> _DATA FOR REVIEW_
## src/hdl/link_cap_regs.svh

```systemverilog
`ifndef LINK_CAP_REGS_SVH
`define LINK_CAP_REGS_SVH

// register map (byte addresses; 0x04C is a multiple of four)
`define LCAP_OFF_LINK_CAP 12'h04C
`define LCAP_OFF_CTRL 12'h050
`define LCAP_OFF_UNLOCK 12'h100
`define LCAP_OFF_MODE 12'h104
`define LCAP_OFF_WIDTH_USED 12'h108

// link capabilities field positions
`define LCAP_SPD_LO 0
`define LCAP_SPD_HI 3
`define LCAP_WID_LO 4
`define LCAP_WID_HI 9
`define LCAP_PSS_LO 10
`define LCAP_PSS_HI 11
`define LCAP_L0S_LO 12
`define LCAP_L0S_HI 14
`define LCAP_L1_LO 15
`define LCAP_L1_HI 17
`define LCAP_CLK_BIT 18
`define LCAP_SDE_BIT 19
`define LCAP_LAR_BIT 20
`define LCAP_BWN_BIT 21
`define LCAP_RSV_LO 22
`define LCAP_RSV_HI 23
`define LCAP_PORT_LO 24
`define LCAP_PORT_HI 31

// link control common clock bit
`define LCTL_COMMON_CLOCK_SETTING_BIT 6

// reset and fixed values
`define LCAP_SPD_RST 4'h1
`define LCAP_PSS_VAL 2'h3
`define LCAP_L0S_SEP 3'h5
`define LCAP_L0S_COM 3'h3
`define LCAP_L1_RST 3'h2
`define LCAP_CLK_RST 1'h0
`define LCAP_WID_X1 6'h01

`endif

```

## src/hdl/link_cap_pkg.sv

```systemverilog
package link_cap_pkg;
   typedef enum logic [2:0] {
      ST_IDLE = 3'b001,
      ST_ACCESS = 3'b010,
      ST_DONE = 3'b100
   } apb_state_e;

   typedef struct packed {
      logic [5:0] max_width_field;
      logic [2:0] l0s_exit_latency;
      logic [2:0] l1_exit_latency;
      logic clock_removal_tolerance;
      logic surprise_down_capability;
      logic link_active_report_capability;
      logic bandwidth_notify_capability;
   } cap_fields_s;

   typedef struct packed {
      logic psel;
      logic penable;
      logic pwrite;
      logic [11:0] paddr;
      logic [31:0] pwdata;
   } apb_req_s;
endpackage

```

## src/hdl/link_capability_register.sv

```systemverilog
`timescale 1ns/1ns
`include "link_cap_regs.svh"
module link_capability_register (
   input wire logic clk,
   input wire logic rst_n,
   input wire logic psel,
   input wire logic penable,
   input wire logic pwrite,
   input wire logic [11:0] paddr,
   input wire logic [31:0] pwdata,
   output logic pready,
   output logic [31:0] prdata,
   output logic pslverr,
   input wire logic [2:0] port_number,
   input wire logic upstream_port,
   input wire logic [5:0] phys_width,
   output logic [5:0] trained_width
);

   // ---------------------------------------------------------------
   // decode helpers
   // ---------------------------------------------------------------
   function automatic logic width_valid(input logic [5:0] w);
      unique case (w)
         6'h01, 6'h02, 6'h04, 6'h08, 6'h0C, 6'h10, 6'h20: width_valid = 1'b1;
         default: width_valid = 1'b0;
      endcase
   endfunction

   function automatic logic known_addr(input logic [11:0] a);
      known_addr = (a == `LCAP_OFF_LINK_CAP) || (a == `LCAP_OFF_CTRL) || (a == `LCAP_OFF_UNLOCK) ||
         (a == `LCAP_OFF_MODE) || (a == `LCAP_OFF_WIDTH_USED);
   endfunction

   // ---------------------------------------------------------------
   // state
   // ---------------------------------------------------------------
   link_cap_pkg::cap_fields_s cap_q, cap_d;
   logic init_q, init_d;
   logic unlock_q, unlock_d;
   logic rev11_q, rev11_d;
   logic common_clk_q, common_clk_d;
   logic [7:0] ctrl_lo_q, ctrl_lo_d;
   logic [31:0] prdata_q, prdata_d;
   logic [5:0] trained_q, trained_d;
   link_cap_pkg::apb_state_e st_q, st_d;
   link_cap_pkg::apb_req_s req;
   logic [31:0] cap_word;
   logic wr_fire, rd_fire, cap_rd;

   assign req = '{psel: psel, penable: penable, pwrite: pwrite, paddr: paddr, pwdata: pwdata};

   // ---------------------------------------------------------------
   // apb handshake: one wait state, ready on the second access cycle
   // ---------------------------------------------------------------
   always_comb begin
      st_d = st_q;
      unique case (st_q)
         link_cap_pkg::ST_IDLE: begin
            if (req.psel && !req.penable) begin
               st_d = link_cap_pkg::ST_ACCESS;
            end
         end
         link_cap_pkg::ST_ACCESS: begin
            if (req.psel && req.penable) begin
               st_d = link_cap_pkg::ST_DONE;
            end
         end
         link_cap_pkg::ST_DONE: begin
            st_d = link_cap_pkg::ST_IDLE;
         end
         default: st_d = link_cap_pkg::ST_IDLE;
      endcase
   end

   assign pready = (st_q == link_cap_pkg::ST_DONE);
   assign pslverr = pready && !known_addr(req.paddr);
   assign wr_fire = pready && req.pwrite && known_addr(req.paddr);
   // read data is loaded on the access edge so it already stands while pready is high
   assign rd_fire = (st_q == link_cap_pkg::ST_ACCESS) && req.psel && req.penable && !req.pwrite;
   assign cap_rd = rd_fire && (req.paddr == `LCAP_OFF_LINK_CAP);
   assign prdata = prdata_q;
   assign trained_width = trained_q;

   // ---------------------------------------------------------------
   // capability word
   // ---------------------------------------------------------------
   always_comb begin
      cap_word = 32'h0;
      cap_word[`LCAP_SPD_HI:`LCAP_SPD_LO] = `LCAP_SPD_RST;
      cap_word[`LCAP_WID_HI:`LCAP_WID_LO] = cap_q.max_width_field;
      cap_word[`LCAP_PSS_HI:`LCAP_PSS_LO] = `LCAP_PSS_VAL;
      // the latency follows the live common clock setting, so it tracks link control writes
      cap_word[`LCAP_L0S_HI:`LCAP_L0S_LO] = common_clk_q ? `LCAP_L0S_COM : `LCAP_L0S_SEP;
      cap_word[`LCAP_L1_HI:`LCAP_L1_LO] = cap_q.l1_exit_latency;
      cap_word[`LCAP_CLK_BIT] = cap_q.clock_removal_tolerance;
      cap_word[`LCAP_SDE_BIT] = cap_q.surprise_down_capability;
      cap_word[`LCAP_LAR_BIT] = cap_q.link_active_report_capability;
      cap_word[`LCAP_BWN_BIT] = cap_q.bandwidth_notify_capability;
      cap_word[`LCAP_PORT_HI:`LCAP_PORT_LO] = {5'h00, port_number};
   end

   // ---------------------------------------------------------------
   // register next state
   // ---------------------------------------------------------------
   always_comb begin
      cap_d = cap_q;
      init_d = 1'b1;
      unlock_d = unlock_q;
      rev11_d = rev11_q;
      common_clk_d = common_clk_q;
      ctrl_lo_d = ctrl_lo_q;
      prdata_d = prdata_q;
      if (!init_q) begin
         // straps are taken one cycle after reset release, never under the async reset
         cap_d.max_width_field = phys_width;
         cap_d.l1_exit_latency = `LCAP_L1_RST;
         cap_d.clock_removal_tolerance = `LCAP_CLK_RST;
         cap_d.surprise_down_capability = !upstream_port;
         cap_d.link_active_report_capability = !upstream_port;
         cap_d.bandwidth_notify_capability = !upstream_port && !rev11_q;
      end else if (wr_fire) begin
         unique case (req.paddr)
            `LCAP_OFF_LINK_CAP: begin
               if (unlock_q) begin
                  cap_d.max_width_field = req.pwdata[`LCAP_WID_HI:`LCAP_WID_LO];
                  cap_d.l1_exit_latency = req.pwdata[`LCAP_L1_HI:`LCAP_L1_LO];
                  cap_d.clock_removal_tolerance = req.pwdata[`LCAP_CLK_BIT];
                  cap_d.surprise_down_capability = req.pwdata[`LCAP_SDE_BIT];
                  // link active and bandwidth notify stay zero upstream
                  cap_d.link_active_report_capability = req.pwdata[`LCAP_LAR_BIT] && !upstream_port;
                  cap_d.bandwidth_notify_capability = req.pwdata[`LCAP_BWN_BIT] && !upstream_port;
               end
            end
            `LCAP_OFF_CTRL: begin
               ctrl_lo_d = req.pwdata[7:0];
               common_clk_d = req.pwdata[`LCTL_COMMON_CLOCK_SETTING_BIT];
            end
            `LCAP_OFF_UNLOCK: unlock_d = req.pwdata[0];
            `LCAP_OFF_MODE: begin
               rev11_d = req.pwdata[0];
               if (req.pwdata[0]) begin
                  cap_d.bandwidth_notify_capability = 1'b0;
               end
            end
            default: ;
         endcase
      end
      if (rd_fire) begin
         unique case (req.paddr)
            `LCAP_OFF_LINK_CAP: prdata_d = cap_word;
            `LCAP_OFF_CTRL: prdata_d = {24'h000000, ctrl_lo_q[7:7], common_clk_q, 1'b0, ctrl_lo_q[4:0]};
            `LCAP_OFF_UNLOCK: prdata_d = {31'h00000000, unlock_q};
            `LCAP_OFF_MODE: prdata_d = {31'h00000000, rev11_q};
            `LCAP_OFF_WIDTH_USED: prdata_d = {26'h0000000, trained_q};
            default: prdata_d = 32'h0;
         endcase
      end
   end

   // ---------------------------------------------------------------
   // width used by link training
   // ---------------------------------------------------------------
   always_comb begin
      trained_d = width_valid(cap_q.max_width_field) ? cap_q.max_width_field : `LCAP_WID_X1;
   end

   always_ff @(posedge clk or negedge rst_n) begin
      if (!rst_n) begin
         cap_q <= '0;
         init_q <= 1'b0;
         unlock_q <= 1'b0;
         rev11_q <= 1'b0;
         common_clk_q <= 1'b0;
         ctrl_lo_q <= 8'h00;
         prdata_q <= 32'h0;
         trained_q <= `LCAP_WID_X1;
         st_q <= link_cap_pkg::ST_IDLE;
      end else begin
         cap_q <= cap_d;
         init_q <= init_d;
         unlock_q <= unlock_d;
         rev11_q <= rev11_d;
         common_clk_q <= common_clk_d;
         ctrl_lo_q <= ctrl_lo_d;
         prdata_q <= prdata_d;
         trained_q <= trained_d;
         st_q <= st_d;
      end
   end

   // ---------------------------------------------------------------
   // checks
   // ---------------------------------------------------------------
   // fixed and read-only fields are judged on the read path, so a broken read mux trips them too
   speed_field_fixed_a: assert property (@(posedge clk) disable iff (!rst_n)
      cap_rd |=> prdata[`LCAP_SPD_HI:`LCAP_SPD_LO] == `LCAP_SPD_RST)
      else $error("speed field not 1");

   power_support_a: assert property (@(posedge clk) disable iff (!rst_n)
      cap_rd |=> prdata[`LCAP_PSS_HI:`LCAP_PSS_LO] == `LCAP_PSS_VAL)
      else $error("power support not 3");

   reserved_zero_a: assert property (@(posedge clk) disable iff (!rst_n)
      cap_rd |=> prdata[`LCAP_RSV_HI:`LCAP_RSV_LO] == 2'h0)
      else $error("reserved bits set");

   port_number_a: assert property (@(posedge clk) disable iff (!rst_n)
      cap_rd |=> prdata[`LCAP_PORT_HI:`LCAP_PORT_LO] == {5'h00, $past(port_number)})
      else $error("port number wrong");

   width_read_a: assert property (@(posedge clk) disable iff (!rst_n)
      cap_rd |=> prdata[`LCAP_WID_HI:`LCAP_WID_LO] == $past(cap_q.max_width_field))
      else $error("width field read wrong");

   l1_read_a: assert property (@(posedge clk) disable iff (!rst_n)
      cap_rd |=> prdata[`LCAP_L1_HI:`LCAP_L1_LO] == $past(cap_q.l1_exit_latency))
      else $error("l1 latency read wrong");

   surprise_read_a: assert property (@(posedge clk) disable iff (!rst_n)
      cap_rd |=> prdata[`LCAP_SDE_BIT] == $past(cap_q.surprise_down_capability))
      else $error("surprise down read wrong");

   // the latency code follows the live common clock bit, so a control write changes it at once
   l0s_separate_a: assert property (@(posedge clk) disable iff (!rst_n)
      cap_rd && !common_clk_q |=> prdata[`LCAP_L0S_HI:`LCAP_L0S_LO] == `LCAP_L0S_SEP)
      else $error("separate clock code wrong");

   l0s_common_a: assert property (@(posedge clk) disable iff (!rst_n)
      cap_rd && common_clk_q |=> prdata[`LCAP_L0S_HI:`LCAP_L0S_LO] == `LCAP_L0S_COM)
      else $error("common clock code wrong");

   common_clock_setting_write_a: assert property (@(posedge clk) disable iff (!rst_n)
      wr_fire && req.paddr == `LCAP_OFF_CTRL |=> common_clk_q == $past(req.pwdata[`LCTL_COMMON_CLOCK_SETTING_BIT]))
      else $error("common clock not taken");

   // the trained width follows the field only for the listed lane counts
   width_x1_fallback_a: assert property (@(posedge clk) disable iff (!rst_n)
      init_q && !(cap_q.max_width_field inside {6'h01, 6'h02, 6'h04, 6'h08, 6'h0C, 6'h10, 6'h20})
      |=> trained_q == `LCAP_WID_X1)
      else $error("bad width not x1");

   width_valid_pass_a: assert property (@(posedge clk) disable iff (!rst_n)
      init_q && (cap_q.max_width_field inside {6'h01, 6'h02, 6'h04, 6'h08, 6'h0C, 6'h10, 6'h20})
      |=> trained_q == $past(cap_q.max_width_field))
      else $error("valid width not used");

   width_init_load_a: assert property (@(posedge clk) disable iff (!rst_n)
      !init_q |=> cap_q.max_width_field == $past(phys_width))
      else $error("width not loaded");

   width_write_a: assert property (@(posedge clk) disable iff (!rst_n)
      wr_fire && unlock_q && req.paddr == `LCAP_OFF_LINK_CAP
      |=> cap_q.max_width_field == $past(req.pwdata[`LCAP_WID_HI:`LCAP_WID_LO]))
      else $error("width not written");

   // straps land on the first edge after reset release
   l1_default_a: assert property (@(posedge clk) disable iff (!rst_n)
      !init_q |=> cap_q.l1_exit_latency == `LCAP_L1_RST)
      else $error("l1 latency default wrong");

   clock_removal_a: assert property (@(posedge clk) disable iff (!rst_n)
      !init_q |=> cap_q.clock_removal_tolerance == `LCAP_CLK_RST)
      else $error("clock removal bit set");

   surprise_down_a: assert property (@(posedge clk) disable iff (!rst_n)
      !init_q |=> cap_q.surprise_down_capability == !$past(upstream_port))
      else $error("surprise down default wrong");

   link_active_dflt_a: assert property (@(posedge clk) disable iff (!rst_n)
      !init_q |=> cap_q.link_active_report_capability == !$past(upstream_port))
      else $error("link active default wrong");

   bw_notify_dflt_a: assert property (@(posedge clk) disable iff (!rst_n)
      !init_q && !rev11_q |=> cap_q.bandwidth_notify_capability == !$past(upstream_port))
      else $error("bandwidth notify default wrong");

   rev11_clear_a: assert property (@(posedge clk) disable iff (!rst_n)
      wr_fire && req.paddr == `LCAP_OFF_MODE && req.pwdata[0] |=> !cap_q.bandwidth_notify_capability)
      else $error("bandwidth notify not cleared");

   upstream_bits_a: assert property (@(posedge clk) disable iff (!rst_n)
      init_q && upstream_port |-> !cap_q.link_active_report_capability && !cap_q.bandwidth_notify_capability)
      else $error("upstream bit set");

   // a mode write may clear bandwidth notify even while the fields are locked
   locked_write_a: assert property (@(posedge clk) disable iff (!rst_n)
      init_q && !unlock_q && !(wr_fire && req.paddr == `LCAP_OFF_MODE) |=> $stable(cap_q))
      else $error("locked field changed");

   unlocked_write_a: assert property (@(posedge clk) disable iff (!rst_n)
      wr_fire && unlock_q && req.paddr == `LCAP_OFF_LINK_CAP
      |=> cap_q.l1_exit_latency == $past(req.pwdata[`LCAP_L1_HI:`LCAP_L1_LO]))
      else $error("unlocked write lost");

endmodule

```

> _WHAT THE TASK REQUIRES_
Once the lines of the entries containing the word "pready" have been counted, report the number alone.

> _FINISHED EXERCISE_
5